Works best in Chrome and Safari, FireFox4 and IE9 struggle a bit with the shiny effects...
You can comment and rate the game as it is featured on the Google Chrome Experiments page.
The shiny new tongue-in-cheek HTML5 logo in glorious 3D!
I came across this sinister Flash demo and decided enough is enough, HTML5 canvas can do that, no problem.
The W3C group seem a little confused about the logo and feel a need to attach some significance to what it means, but I just like its cheesey 80's retro look.
There are some other good examples of the logo built in HTML5 only using CSS to generate a simple 3D effect, and an excellent old skool animated GIF, nice.
HTML5 Canvas browser benchmark tool.
Give your HTML5 browser a run for its money. Runs a number of punishing tests on the canvas 2D rendering features that are most used in HTML5 games, particularly image sprite rendering and alpha compositing.
The results depend heavily on the CPU and (for recent browsers) GPU power of your machine - so you cannot really compare between machines unless you run the same browser. So give it a try on as many browsers as possible!
Demo entry for all-the-cool-kids-are-doing-it JS1K competition.
The JavaScript code is only 1007 bytes in length! Which is pretty impressive, or at least I thought it was until I saw some of the later entries in the competition managing to perform pretty much anything you can imagine in 1K and making this feel rather simple in comparison, bah. But hey it still looks nice.
Move the mouse to change the center of the field and for extra fun use the mouse wheel to control warp speed!!
Now pretend you *are* captain of the Enterprise (I know you're thinking about it).
Some examples of my Canvas 3D rendering library.
A simple and fast library to allow pseudo 3D graphics to be rendered onto a 2D canvas.
All 3D maths is hand cranked and rendering performed using the nifty Canvas APIs. Objects can be displayed as points, wireframe, solid polygons, textured polygons and shaded using plain colour, depthcued (z-order) or light-sourced - things can be rotated around and moved about to make cool demos (see below). A simple linear-additive lighting model (oh-err) with any number of coloured lights can be applied to objects, which is nice.
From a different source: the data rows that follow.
**config.mk**
```make
export PLATFORM = sky130hd
export DESIGN_NAME = dmx_light_effect_engine_top
export DESIGN_NICKNAME = d
export VERILOG_FILES = /design/src/rtl/core/dmxfx_pkg.sv /design/src/rtl/core/dmx_light_effect_engine_top.sv
export SDC_FILE = /design/constraint.sdc
export NUM_CORES = 2
export LEC_CHECK = 0
export BUFFER_PORTS_ARGS = -buffer_cell sky130_fd_sc_hd__buf_2
export CORE_UTILIZATION = 45
export CTS_BUF_LIST = sky130_fd_sc_hd__clkbuf_4
export DETAILED_ROUTE_END_ITERATION = 10
export GPL_ROUTABILITY_DRIVEN = 1
export PLACE_DENSITY = 0.68
export SLEW_MARGIN = 5
export SYNTH_ARGS = -nofsm -noshare
export SYNTH_HDL_FRONTEND = slang
export SYNTH_SLANG_ARGS = --single-unit
```
**constraint.sdc**
```tcl
create_clock -name clk -period 9.8 [get_ports clk]
set_clock_uncertainty 0.05 [all_clocks]
set_input_delay 1.47 -clock clk [delete_from_list [all_inputs] [get_ports clk]]
set_output_delay 1.47 -clock clk [all_outputs]
set_load 0.01 [all_outputs]
```
**src/rtl/core/dmxfx_pkg.sv**
```systemverilog
// Package of shared types, codes, constants and the breath intensity table.
package dmxfx_pkg;

  // Channel count and sine table size of this engine.
  localparam int CHANNELS     = 16;
  localparam int CHAN_W       = $clog2(CHANNELS);
  localparam int SLOT_W       = 5;
  localparam int SINE_ENTRIES = 256;
  localparam int SINE_W       = $clog2(SINE_ENTRIES);

  // Effect timing and level constants.
  localparam logic [15:0] FADE_MS     = 16'd30;
  localparam logic [7:0]  FADE_AMOUNT = 8'd15;
  localparam logic [7:0]  RAMP_AMOUNT = 8'd15;
  localparam logic [7:0]  FULL_LEVEL  = 8'd255;

  // Fixed-point constants of the sine series.
  localparam logic [63:0] TWO_PI_Q30 = 64'd6746518852;
  localparam logic [63:0] ONE_Q30    = 64'd1073741824;

  // Operation codes of an input word.
  typedef enum logic [2:0] {
    OP_TICK   = 3'd0,
    OP_LEVEL  = 3'd1,
    OP_WAVE   = 3'd2,
    OP_CHASE  = 3'd3,
    OP_BREATH = 3'd4
  } op_t;

  // Configuration register indexes.
  typedef enum logic [2:0] {
    CFG_FRAME_IV  = 3'd0,
    CFG_WAVE_IV   = 3'd1,
    CFG_CHASE_IV  = 3'd2,
    CFG_BREATH_IV = 3'd3,
    CFG_PHASE_INC = 3'd4,
    CFG_MIN_LEVEL = 3'd5,
    CFG_MAX_LEVEL = 3'd6,
    CFG_MASK      = 3'd7
  } cfg_idx_t;

  // Sequencer states.
  typedef enum logic [2:0] {
    ST_IDLE,
    ST_FRAME,
    ST_WAVE,
    ST_CHASE,
    ST_BREATH,
    ST_BMUL,
    ST_BAPPLY,
    ST_EMIT
  } state_t;

  // Effect activity and fade flags.
  typedef struct packed {
    logic breath_fade;
    logic breath_on;
    logic chase_fade;
    logic chase_on;
    logic wave_fade;
    logic wave_on;
  } effect_flags_t;

  typedef logic [15:0] sine_lut_t [SINE_ENTRIES];

  // Sine of a quarter-turn fraction (0 to 16384 of 65536) in Q30, Taylor series to x^13.
  function automatic logic [63:0] quarter_sine(input logic [31:0] r);
    logic [63:0] theta;
    logic [63:0] th2;
    logic [63:0] sum;
    logic [63:0] term;
    theta = ({32'd0, r} * TWO_PI_Q30) >> 16;
    th2   = (theta * theta) >> 30;
    sum   = theta;
    term  = theta;
    for (int k = 1; k <= 6; k++) begin
      term = (term * th2) >> 30;
      unique case (k)
        1: term = term / 64'd6;
        2: term = term / 64'd20;
        3: term = term / 64'd42;
        4: term = term / 64'd72;
        5: term = term / 64'd110;
        default: term = term / 64'd156;
      endcase
      if (k % 2 == 1) sum = sum - term;
      else sum = sum + term;
    end
    if (sum > ONE_Q30) sum = ONE_Q30;
    return sum;
  endfunction

  // Intensity (sin+1)/2 in Q0.16 for every table index, worked out at elaboration.
  function automatic sine_lut_t build_sine_lut();
    sine_lut_t   lut;
    logic [31:0] t;
    logic [31:0] r;
    logic [63:0] s;
    logic [63:0] v;
    for (int idx = 0; idx < SINE_ENTRIES; idx++) begin
      t = 32'(idx) << (16 - SINE_W);
      r = {18'd0, t[13:0]};
      if (t[14]) r = 32'd16384 - r;
      s = quarter_sine(r);
      if (!t[15]) v = (ONE_Q30 + s + 64'd16384) >> 15;
      else v = (ONE_Q30 - s + 64'd16384) >> 15;
      if (v > 64'd65535) v = 64'd65535;
      lut[idx] = v[15:0];
    end
    return lut;
  endfunction

  localparam sine_lut_t SINE_LUT = build_sine_lut();

endpackage

```
**src/rtl/core/dmx_light_effect_engine_top.sv**
```systemverilog
// Lighting effect engine: wave, chaser and breath effects with fades, and DMX frame output.
//
// A time tick that is due runs a short sequencer and then sends one frame of
// CHANNELS+1 words (start code 0, then each channel level), one word a cycle while the
// output is not stalled. A due tick steps through the frame, wave, chase and breath states
// (and the breath table read and multiply when breath updates) before the first word; the
// time comparisons all go through one shared 32-bit subtract-and-compare unit, one
// comparison a cycle. A tick that is not due goes back to idle after the frame check. The
// input is stalled while a tick is being worked on or its frame is still being sent.
module dmx_light_effect_engine_top
  import dmxfx_pkg::*;
(
  input  logic              clk,
  input  logic              rst,
  input  logic              cfg_write,
  input  logic [2:0]        cfg_index,
  input  logic [15:0]       cfg_data,
  input  logic              in_valid,
  output logic              in_stall,
  input  logic [2:0]        op,
  input  logic [31:0]       now_ms,
  input  logic [3:0]        channel,
  input  logic [7:0]        level,
  output logic              out_valid,
  input  logic              out_stall,
  output logic [SLOT_W-1:0] slot,
  output logic [7:0]        slot_value,
  output logic              last
);

  state_t        state;
  state_t        state_next;
  effect_flags_t flags;

  logic [15:0] frame_iv;
  logic [15:0] wave_iv;
  logic [15:0] chase_iv;
  logic [15:0] breath_iv;
  logic [15:0] phase_inc;
  logic [7:0]  min_level;
  logic [7:0]  max_level;
  logic [15:0] breath_mask;

  logic [7:0]  levels [CHANNELS];
  logic [7:0]  chase_levels [CHANNELS];
  logic [31:0] now_r;
  logic [31:0] frame_last;
  logic [31:0] wave_last;
  logic [31:0] fade_last;
  logic [31:0] chase_last;
  logic [31:0] breath_last;
  logic [CHAN_W-1:0] wave_pos;
  logic [CHAN_W-1:0] chase_pos;
  logic [CHAN_W-1:0] chase_pos_next;
  logic [15:0] breath_phase;
  logic [15:0] intensity;
  logic [23:0] product;
  logic        breath_down;
  logic [SLOT_W-1:0] emit_slot;

  logic [31:0] cmp_last;
  logic [15:0] cmp_limit;
  logic [31:0] elapsed;
  logic        due;
  logic        emit_load;
  logic        any_level;
  logic        any_chase;

  // Shared unit: wrapping elapsed time against the selected interval.
  assign elapsed = now_r - cmp_last;
  assign due     = elapsed >= {16'd0, cmp_limit};

  // Any nonzero level, for ending a fade.
  always_comb begin
    any_level = 1'b0;
    any_chase = 1'b0;
    for (int i = 0; i < CHANNELS; i++) begin
      if (levels[i] != 8'd0) any_level = 1'b1;
      if (chase_levels[i] != 8'd0) any_chase = 1'b1;
    end
  end

  // Chaser position after an optional step.
  always_comb begin
    chase_pos_next = chase_pos;
    if (due) begin
      if (chase_pos == CHAN_W'(CHANNELS - 1)) chase_pos_next = '0;
      else chase_pos_next = chase_pos + 1'b1;
    end
  end

  // Next state.
  always_comb begin
    state_next = state;
    unique case (state)
      ST_IDLE:   if (in_valid && op == OP_TICK) state_next = ST_FRAME;
      ST_FRAME:  state_next = due ? ST_WAVE : ST_IDLE;
      ST_WAVE:   state_next = ST_CHASE;
      ST_CHASE:  state_next = ST_BREATH;
      ST_BREATH: state_next = (flags.breath_on && due) ? ST_BMUL : ST_EMIT;
      ST_BMUL:   state_next = ST_BAPPLY;
      ST_BAPPLY: state_next = ST_EMIT;
      ST_EMIT:   if (emit_load && emit_slot == SLOT_W'(CHANNELS)) state_next = ST_IDLE;
      default:   state_next = ST_IDLE;
    endcase
  end

  // Sequencer outputs: handshake and operand selection of the shared unit.
  always_comb begin
    in_stall  = state != ST_IDLE;
    emit_load = (state == ST_EMIT) && (!out_valid || !out_stall);
    cmp_last  = frame_last;
    cmp_limit = frame_iv;
    unique case (state)
      ST_WAVE: begin
        cmp_last  = flags.wave_on ? wave_last : fade_last;
        cmp_limit = flags.wave_on ? wave_iv : FADE_MS;
      end
      ST_CHASE: begin
        cmp_last  = flags.chase_on ? chase_last : fade_last;
        cmp_limit = flags.chase_on ? chase_iv : FADE_MS;
      end
      ST_BREATH: begin
        cmp_last  = flags.breath_on ? breath_last : fade_last;
        cmp_limit = flags.breath_on ? breath_iv : FADE_MS;
      end
      default: begin
        cmp_last  = frame_last;
        cmp_limit = frame_iv;
      end
    endcase
  end

  // State register.
  always_ff @(posedge clk) begin
    if (rst) state <= ST_IDLE;
    else state <= state_next;
  end

  // Configuration registers.
  always_ff @(posedge clk) begin
    if (rst) begin
      frame_iv    <= 16'd30;
      wave_iv     <= 16'd100;
      chase_iv    <= 16'd100;
      breath_iv   <= 16'd30;
      phase_inc   <= 16'd522;
      min_level   <= 8'd10;
      max_level   <= 8'd255;
      breath_mask <= 16'd0;
    end else if (cfg_write) begin
      unique case (cfg_idx_t'(cfg_index))
        CFG_FRAME_IV:  frame_iv    <= cfg_data;
        CFG_WAVE_IV:   wave_iv     <= cfg_data;
        CFG_CHASE_IV:  chase_iv    <= cfg_data;
        CFG_BREATH_IV: breath_iv   <= cfg_data;
        CFG_PHASE_INC: phase_inc   <= cfg_data;
        CFG_MIN_LEVEL: min_level   <= cfg_data[7:0];
        CFG_MAX_LEVEL: max_level   <= cfg_data[7:0];
        CFG_MASK:      breath_mask <= cfg_data;
        default:       breath_mask <= breath_mask;
      endcase
    end
  end

  // Breath datapath: table read, then multiply, registered apart.
  always_ff @(posedge clk) begin
    if (state == ST_BREATH) begin
      intensity   <= SINE_LUT[breath_phase[15 -: SINE_W]];
    end
    if (state == ST_BMUL) begin
      breath_down <= max_level < min_level;
      product     <= {8'd0, intensity} *
                     {16'd0, ((max_level >= min_level) ? (max_level - min_level)
                                                       : (min_level - max_level))};
    end
  end

  // Effect state, channel levels and timers.
  always_ff @(posedge clk) begin
    if (rst) begin
      flags        <= '0;
      frame_last   <= '0;
      wave_last    <= '0;
      fade_last    <= '0;
      chase_last   <= '0;
      breath_last  <= '0;
      wave_pos     <= '0;
      chase_pos    <= '0;
      breath_phase <= '0;
      for (int i = 0; i < CHANNELS; i++) begin
        levels[i]       <= 8'd0;
        chase_levels[i] <= 8'd0;
      end
    end else begin
      unique case (state)
        ST_IDLE: begin
          if (in_valid) begin
            now_r <= now_ms;
            unique case (op)
              OP_LEVEL: levels[channel[CHAN_W-1:0]] <= level;
              OP_WAVE: begin
                if (flags.wave_on) flags.wave_fade <= 1'b1;
                flags.wave_on <= !flags.wave_on;
              end
              OP_CHASE: begin
                if (flags.chase_on) flags.chase_fade <= 1'b1;
                flags.chase_on <= !flags.chase_on;
              end
              OP_BREATH: begin
                if (flags.breath_on) flags.breath_fade <= 1'b1;
                flags.breath_on <= !flags.breath_on;
              end
              default: ;
            endcase
          end
        end
        ST_FRAME: if (due) frame_last <= now_r;
        ST_WAVE: begin
          if (flags.wave_on) begin
            flags.wave_fade <= 1'b0;
            if (due) begin
              wave_last <= now_r;
              for (int i = 0; i < CHANNELS; i++) begin
                levels[i] <= (wave_pos == CHAN_W'(i - 1) ||
                              (i == 0 && wave_pos == CHAN_W'(CHANNELS - 1)))
                             ? FULL_LEVEL : 8'd0;
              end
              wave_pos <= (wave_pos == CHAN_W'(CHANNELS - 1)) ? '0 : wave_pos + 1'b1;
            end
          end else if (flags.wave_fade && due) begin
            fade_last <= now_r;
            if (!any_level) flags.wave_fade <= 1'b0;
            for (int i = 0; i < CHANNELS; i++) begin
              levels[i] <= (levels[i] > FADE_AMOUNT) ? levels[i] - FADE_AMOUNT : 8'd0;
            end
          end
        end
        ST_CHASE: begin
          if (flags.chase_on) begin
            flags.chase_fade <= 1'b0;
            if (due) chase_last <= now_r;
            chase_pos <= chase_pos_next;
            for (int i = 0; i < CHANNELS; i++) begin
              if (chase_pos_next == CHAN_W'(i)) begin
                chase_levels[i] <= (chase_levels[i] > FULL_LEVEL - RAMP_AMOUNT)
                                   ? FULL_LEVEL : chase_levels[i] + RAMP_AMOUNT;
                levels[i]       <= (chase_levels[i] > FULL_LEVEL - RAMP_AMOUNT)
                                   ? FULL_LEVEL : chase_levels[i] + RAMP_AMOUNT;
              end else begin
                chase_levels[i] <= (chase_levels[i] > RAMP_AMOUNT)
                                   ? chase_levels[i] - RAMP_AMOUNT : 8'd0;
                levels[i]       <= (chase_levels[i] > RAMP_AMOUNT)
                                   ? chase_levels[i] - RAMP_AMOUNT : 8'd0;
              end
            end
          end else if (flags.chase_fade && due) begin
            fade_last <= now_r;
            if (!any_chase) flags.chase_fade <= 1'b0;
            for (int i = 0; i < CHANNELS; i++) begin
              if (chase_levels[i] != 8'd0) begin
                chase_levels[i] <= (chase_levels[i] > RAMP_AMOUNT)
                                   ? chase_levels[i] - RAMP_AMOUNT : 8'd0;
                levels[i]       <= (chase_levels[i] > RAMP_AMOUNT)
                                   ? chase_levels[i] - RAMP_AMOUNT : 8'd0;
              end
            end
          end
        end
        ST_BREATH: begin
          if (flags.breath_on) begin
            flags.breath_fade <= 1'b0;
            if (due) breath_last <= now_r;
          end else if (flags.breath_fade && due) begin
            fade_last <= now_r;
            if (!any_level) flags.breath_fade <= 1'b0;
            for (int i = 0; i < CHANNELS; i++) begin
              levels[i] <= (levels[i] > FADE_AMOUNT) ? levels[i] - FADE_AMOUNT : 8'd0;
            end
          end
        end
        ST_BAPPLY: begin
          for (int i = 0; i < CHANNELS && i < 16; i++) begin
            if (breath_mask[i]) begin
              levels[i] <= breath_down ? min_level - product[23:16]
                                       : min_level + product[23:16];
            end
          end
          breath_phase <= breath_phase + phase_inc;
        end
        default: frame_last <= frame_last;
      endcase
    end
  end

  // Output register: one frame word a cycle while the far side takes them.
  always_ff @(posedge clk) begin
    if (rst) begin
      out_valid <= 1'b0;
      emit_slot <= '0;
    end else begin
      if (state == ST_FRAME) emit_slot <= '0;
      if (emit_load) begin
        out_valid  <= 1'b1;
        slot       <= emit_slot;
        slot_value <= (emit_slot == '0) ? 8'd0 : levels[CHAN_W'(emit_slot - 1'b1)];
        last       <= emit_slot == SLOT_W'(CHANNELS);
        emit_slot  <= emit_slot + 1'b1;
      end else if (out_valid && !out_stall) begin
        out_valid <= 1'b0;
      end
    end
  end

  // The final word of a frame is the one with the highest slot.
  assert property (@(posedge clk) disable iff (rst)
    out_valid |-> (last == (slot == SLOT_W'(CHANNELS))))
    else $error("last flag does not match the final slot");

  // Inside a frame the next word follows at once.
  assert property (@(posedge clk) disable iff (rst)
    (out_valid && !out_stall && !last) |=> (out_valid && slot == $past(slot) + 1'b1))
    else $error("frame words are not sent back to back");

  // The start code is always zero.
  assert property (@(posedge clk) disable iff (rst)
    (out_valid && slot == '0) |-> (slot_value == 8'd0))
    else $error("start code is not zero");

  // An active effect has had its fade flag cleared by the time the frame goes out.
  assert property (@(posedge clk) disable iff (rst)
    (state == ST_EMIT) |-> !(flags.wave_on && flags.wave_fade) &&
                           !(flags.chase_on && flags.chase_fade) &&
                           !(flags.breath_on && flags.breath_fade))
    else $error("active effect still marked as fading");

endmodule

```
==> flow_metrics.py <==
metrics = {
    "setup_path": {
        "arrival_ns": 9.14,
        "worst_setup_path_start_kind": "flop",
        "cp_max_fo": 65,
        "cp.required_ns": 10.44,
        "setup.worst_path.class": "reg -> reg",
        "endpoint_kind": "flop",
        "reg2reg_depth": 26,
    },
    "synth": {
        "synth.cell_area_um2": 53200,
        "yosysWarnings": 0,
        "netlist_top_cells_count": "nand2_1, a21oi_1, nor2_1",
        "syn_nets": 7195,
        "synth_edf_count": 327,
        "yosys.area.top_type": "edfxtp_1",
        "async_flop_share": 0,
        "synth.area.top_cells": "edfxtp_1, dfxtp_1, nand2_1, a21oi_1, ha_1",
        "synth_most_common_cell": "nand2_1",
        "ys_seq_elements": 638,
        "ys.flop_type": "edfxtp_1",
        "ys_types": 100,
        "netlist_instances": 6813,
        "ys_seq_area_frac": 0.301,
        "syn_avg_cell_area_um2": 7.82,
        "yosysTopAreaCellShare": 0.184,
    },
    "final_layout": {
        "final_area_um2": 57200,
        "layout.nets": 7089,
        "seqCellArea_um2": 16100,
        "stdcell_count": 8384,
        "syn2layout_area_growth_pct": 7.48,
        "multiInputGateArea_um2": 34600,
        "drive_gt1_frac": 0.100,
        "fillers": 11500,
    },
    "pwr": {
        "power_frac_comb": 0.338,
        "vdd_drop_max_v": 0.000146,
        "clock_power_share": 0.298,
        "p_sw_frac": 0.374,
        "p_leak_nw": 20.9,
        "seq_power_share": 0.364,
        "total_power_mw": 8.74,
        "power_density_nw_per_um2": 153,
        "switchingPower_mw": 3.27,
        "p_int_mw": 5.47,
    },
    "drt": {
        "drt_wl_total_mm": 205,
        "drtPass1Iterations": 11,
        "first_iter_violations": 8015,
        "via_per_inst": 6.58,
        "dr_total_vias": 55100,
        "avgRoutedWirePerCell_um": 24.4,
        "drc": 3,
        "ant_nets": 0,
    },
    "clock_network": {
        "ctsResizeCount": 0,
        "clk_latency_ns": 1.14,
        "cts_htree_levels": 4,
        "clkSinkCount": 638,
        "cts_hold_buffers": 0,
        "post_cts_buffers": 0,
        "cts.clk_slew.worst_paths_ns": 0.07,
        "cts_buffers": 181,
        "cts_tree": "done",
        "root_buffer": "clkbuf_4",
        "clk_path_buf_depth": 3,
    },
    "sta": {
        "setup_tns_ns": 0,
        "finalHoldViolations": 0,
        "setup_viol_count_final": 0,
        "period_share": 0.868,
        "timing.fmax_mhz": 118,
        "worst_pin_slew_ns": 1.46,
        "fin_ws_ns": 1.29,
        "post-route-min-period_ns": 8.51,
        "finalMaxSlewViolations": 0,
        "rsz0062_at_grt": "false",
        "slew_headroom": 0.0171,
    },
    "floorplanning": {
        "coreArea_um2": 117000,
        "dieHeight_um": 346,
        "ios": 87,
        "die_x_um": 346,
        "die_area_um2": 120000,
        "rows": 125,
        "start_util": 0.456,
    },
    "placement": {
        "port_buffers": 86,
        "post-place-ws_ns": 1.43,
        "gp_congestion": 1.07,
        "placed_cells": 8048,
        "placed_cell_area_um2": 54800,
        "hpwlAfterDp_mm": 142,
    },
    "global_route": {
        "grt_max_degree": 95,
        "grt_pass1_vias": 50900,
        "grt_pass1_wl_mm": 308,
        "antenna_found_initial": 20,
        "grt_usage": 0.329,
        "grt-ovfl-total": 0,
    },
    "flow_run": {
        "cap_violations": 0,
    },
    "worst_hold_path": {
        "hold_class": "reg -> reg",
        "hold_path_depth": 2,
    },
    "status": {
        "violations": "DRC",
        "outcome": "finished with violations",
    },
}
## power by group through the flow
stage / combinational, mW / sequential (mW) / clock, mW
6_report: 2.96 / 3.18 / 2.60
5_1_grt: 3.34 / 3.20 / 2.77
4_1_cts: 2.93 / 3.17 / 2.64
3_3_place_gp: 2.85 / 3.23 / 0
3_5_place_dp: 2.91 / 3.23 / 0
2_1_floorplan: 2.24 / 3.13 / 0
## final cells by class
| cell class | instances | share of cell area |
|---|---|---|
| well taps | 1524 | 0.0333 |
| multi-input cells | 5440 | 0.605 |
| inverters | 241 | 0.0158 |
| diodes | 11 | 0.000481 |
| clock buffers | 264 | 0.0346 |
| clock inverters | 61 | 0.00689 |
| flip-flops and latches | 638 | 0.281 |
| repair buffers | 205 | 0.0235 |
## final timing paths
| kind | start | to | slack, ns |
|---|---|---|---|
| hold / removal | frame_iv[8]$_SDFFE_PP0P_ | frame_iv[8]$_SDFFE_PP0P_ | 0.40 |
| setup reg to reg | state[0]$_SDFFE_PP0P_ | levels[0][7]$_DFFE_PP_ | 1.29 |
| setup / recovery | state[0]$_SDFFE_PP0P_ | levels[0][7]$_DFFE_PP_ | 1.29 |
| hold reg to reg | frame_iv[8]$_SDFFE_PP0P_ | frame_iv[8]$_SDFFE_PP0P_ | 0.40 |
## cell usage in the layout (no fill, tap or decap), types with 40 or more instances in the layout
cell / netlist / final
o211ai_1: 81 / 81
buf_2: 44 / 85
a222oi_1: 76 / 76
buf_4: 6 / 118
o22ai_1: 62 / 61
xnor2_1: 140 / 137
mux2i_1: 108 / 108
o31ai_1: 64 / 64
dfxtp_1: 311 / 306
nand2_1: 1075 / 1075
nand4_1: 67 / 67
inv_1: 239 / 239
nand2b_1: 103 / 102
nor3_1: 173 / 170
nand3_1: 258 / 258
nor3b_1: 41 / 40
edfxtp_1: 327 / 327
a21o_1: 45 / 45
o21ai_0: 420 / 420
nor4_1: 52 / 51
a21oi_1: 660 / 659
xor2_1: 123 / 119
and2_1: 70 / 69
clkbuf_4: 0 / 264
nor2b_1: 85 / 85
a211oi_1: 85 / 85
a31oi_1: 58 / 58
nor2_1: 596 / 584
fa_1: 88 / 88
ha_1: 223 / 223
## metal layers
layer,up-vias,track usage,share of wire
li1,24700,-,-
met3,846,0.0812,0.12
met5,-,0,0.00011
met1,25900,0.427,0.38
met4,4,0.187,0.064
met2,3660,0.497,0.43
Interactive 3D demo. Another example of the Canvas K3D library in action. With mouse control so you can entertain yourself.
Shows off the real-time lighting features of the 3D library, lovely.
Demo entry for the Xmas 2010 JS1K competition.
The JavaScript code is only 1020 bytes in length!
The winning entry for the competition is annoyingly brilliant (yep no winning entry for me, bah humbug) and is well worth viewing.
Fractals and shrubbery.
An L-System, or Lindenmayer System is a simple but elegant 'turtle' rendering platform. Self-similarity and fractal-like forms make it easy to generate plant and other natural-looking organic forms that 'grow'.
Image Manipulation.
Once of the first canvas experiments I tried, just playing around with sine wave effects on an image using a hidden canvas element to preprocess the image in one direction then another for each frame.
It's quite trippy, you remember that Simpson's episode right?